Abstract
Inflammation is one major cause of poor outcomes of subarachnoid hemorrhage (SAH). The recent evidence suggested that adoptive regulatory T-cell (Treg) therapy conferred potential neuroprotection by suppressing cerebral inflammation against cerebral ischemia. Therefore, we proposed that Treg transfer might protect the brain against SAH by decreasing cerebral inflammation. In this study, we injected the autologous blood into cisterna magna twice to make the SAH model and administrated Tregs by vein to SAH rats. Intriguingly, adoptive transfer of Tregs significantly ameliorated SAH-induced brain edema and increased cerebral blood flow. Moreover, Treg-afforded cerebral protection was accompanied by suppressing SAH-induced cerebral inflammation. Concurrently, administration of Tregs attenuated the activation of the toll-like receptor 4 and nuclear factor-kappa B (TLR4/NF-κB) signaling pathway, which should be involved in the suppression of SAH-induced cerebral inflammation.
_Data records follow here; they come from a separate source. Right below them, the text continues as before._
File: src/hdl/ssr_supervisor.sv
`timescale 1ns/10ps
`include "ssr_consts.svh"
module ssr_supervisor #(
   parameter bit RESET_ACTIVE_HIGH = 1'b1,
   parameter logic [`SSR_CNT_W-1:0] HOLD_CYC = `SSR_HOLD_CYC,
   parameter logic [`SSR_FLT_W-1:0] GLITCH_CYC = `SSR_FLT_W'(`SSR_GLITCH_CYC)
) (
   input wire logic i_clk,
   input wire logic i_resetn,
   input wire ssr_pkg::ssr_supply_t i_supply,
   input wire logic i_manual_reset_n,
   input wire logic i_manual_reset_n_oe,
   output logic o_reset,
   output logic o_overvoltage_flag_n_o,
   output logic o_overvoltage_flag_n_oe
);

   // ----------------------------------------
   // manual reset pull-up and debounce
   // ----------------------------------------
   localparam logic [`SSR_FLT_W-1:0] MR_CYC = `SSR_FLT_W'(`SSR_MR_CYC);
   logic mr_in;
   logic mr_act_reg, mr_act_next;
   logic [`SSR_FLT_W-1:0] mr_cnt_reg, mr_cnt_next;

   // undriven pin reads high
   assign mr_in = i_manual_reset_n_oe ? i_manual_reset_n : 1'b1;

   always_comb begin
      mr_act_next = mr_act_reg;
      mr_cnt_next = '0;
      if ((!mr_in) != mr_act_reg) begin
         // level must stand MR_CYC cycles before it is taken
         if (mr_cnt_reg >= MR_CYC - `SSR_FLT_W'(1)) begin
            mr_act_next = !mr_in;
         end else begin
            mr_cnt_next = mr_cnt_reg + `SSR_FLT_W'(1);
         end
      end
   end

   always_ff @(posedge i_clk) begin
      if (!i_resetn) begin
         mr_act_reg <= 1'b0;
         mr_cnt_reg <= '0;
      end else begin
         mr_act_reg <= mr_act_next;
         mr_cnt_reg <= mr_cnt_next;
      end
   end

   // ----------------------------------------
   // supply glitch filters
   // ----------------------------------------
   logic uv_reg, uv_next, ov_reg, ov_next;
   logic [`SSR_FLT_W-1:0] uv_cnt_reg, uv_cnt_next, ov_cnt_reg, ov_cnt_next;

   always_comb begin
      uv_next = uv_reg;
      ov_next = ov_reg;
      uv_cnt_next = '0;
      ov_cnt_next = '0;
      // excursion must persist GLITCH_CYC cycles to count
      if (i_supply.under != uv_reg) begin
         if (uv_cnt_reg >= GLITCH_CYC - `SSR_FLT_W'(1)) begin
            uv_next = i_supply.under;
         end else begin
            uv_cnt_next = uv_cnt_reg + `SSR_FLT_W'(1);
         end
      end
      if (i_supply.over != ov_reg) begin
         if (ov_cnt_reg >= GLITCH_CYC - `SSR_FLT_W'(1)) begin
            ov_next = i_supply.over;
         end else begin
            ov_cnt_next = ov_cnt_reg + `SSR_FLT_W'(1);
         end
      end
   end

   always_ff @(posedge i_clk) begin
      if (!i_resetn) begin
         uv_reg <= 1'b0;
         ov_reg <= 1'b0;
         uv_cnt_reg <= '0;
         ov_cnt_reg <= '0;
      end else begin
         uv_reg <= uv_next;
         ov_reg <= ov_next;
         uv_cnt_reg <= uv_cnt_next;
         ov_cnt_reg <= ov_cnt_next;
      end
   end

   // ----------------------------------------
   // reset sequencer
   // ----------------------------------------
   ssr_pkg::ssr_state_t st_reg, st_next;
   logic [`SSR_CNT_W-1:0] hold_reg, hold_next;
   logic cause;
   logic rst_reg, rst_next;
   logic hv_reg, hv_next;

   assign cause = mr_act_reg || uv_reg || ov_reg;

   always_comb begin
      st_next = st_reg;
      hold_next = hold_reg;
      case (st_reg)
         ssr_pkg::SSR_ST_RESET: begin
            hold_next = '0;
            if (!cause) begin
               st_next = ssr_pkg::SSR_ST_HOLD;
            end
         end
         ssr_pkg::SSR_ST_HOLD: begin
            // any cause restarts the full hold time
            if (cause) begin
               st_next = ssr_pkg::SSR_ST_RESET;
            end else if (hold_reg >= HOLD_CYC - `SSR_CNT_W'(1)) begin
               st_next = ssr_pkg::SSR_ST_RUN;
            end else begin
               hold_next = hold_reg + `SSR_CNT_W'(1);
            end
         end
         ssr_pkg::SSR_ST_RUN: begin
            if (cause) begin
               st_next = ssr_pkg::SSR_ST_RESET;
            end
         end
         default: begin
            st_next = ssr_pkg::SSR_ST_RESET;
         end
      endcase
      rst_next = cause || (st_next != ssr_pkg::SSR_ST_RUN);
      hv_next = ov_reg;
   end

   always_ff @(posedge i_clk) begin
      if (!i_resetn) begin
         // power-on starts in reset with the hold still to run
         st_reg <= ssr_pkg::SSR_ST_RESET;
         hold_reg <= '0;
         rst_reg <= 1'b1;
         hv_reg <= 1'b0;
      end else begin
         st_reg <= st_next;
         hold_reg <= hold_next;
         rst_reg <= rst_next;
         hv_reg <= hv_next;
      end
   end

   assign o_reset = RESET_ACTIVE_HIGH ? rst_reg : !rst_reg;
   // open drain: only ever drives low
   assign o_overvoltage_flag_n_o = 1'b0;
   assign o_overvoltage_flag_n_oe = hv_reg;
endmodule

File: config.mk
export PLATFORM = sky130hd
export DESIGN_NAME = ssr_supervisor
export DESIGN_NICKNAME = d
export VERILOG_FILES = /design/src/hdl/ssr_pkg.sv /design/src/hdl/ssr_supervisor.sv
export VERILOG_INCLUDE_DIRS = /design/src /design/src/hdl
export SDC_FILE = /design/constraint.sdc
export NUM_CORES = 1
export LEC_CHECK = 0
export BUFFER_PORTS_ARGS = -buffer_cell sky130_fd_sc_hd__buf_4
export CAP_MARGIN = 20
export CORE_ASPECT_RATIO = 1.1
export CORE_UTILIZATION = 45
export DETAILED_ROUTE_END_ITERATION = 10
export PLACE_DENSITY = 0.67
export SETUP_SLACK_MARGIN = 0.3
export SKIP_LAST_GASP = 1
export SYNTH_ARGS = -nofsm -noshare
export SYNTH_HDL_FRONTEND = slang
export SYNTH_SLANG_ARGS = --single-unit
File: constraint.sdc
create_clock -name i_clk -period 7.3 [get_ports i_clk]
set_clock_uncertainty 0.15 [all_clocks]
set_input_delay 0.365 -clock i_clk [delete_from_list [all_inputs] [get_ports i_clk]]
set_output_delay 0.365 -clock i_clk [all_outputs]
set_load 0.05 [all_outputs]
Altogether, our study suggested that Treg adoptive transfer could attenuate SAH-induced cerebral inflammation by suppressing the activation of the TLR4/NF-κB signaling pathway, and thus provided new insights into the potent Treg cells-based therapy specifically targeting on post-SAH inflammatory dysregulation.
Keywords: Treg, Subarachnoid hemorrhage, matrix metallopeptidase 9 (MMP9), inflammation, TLR4, NF-κB.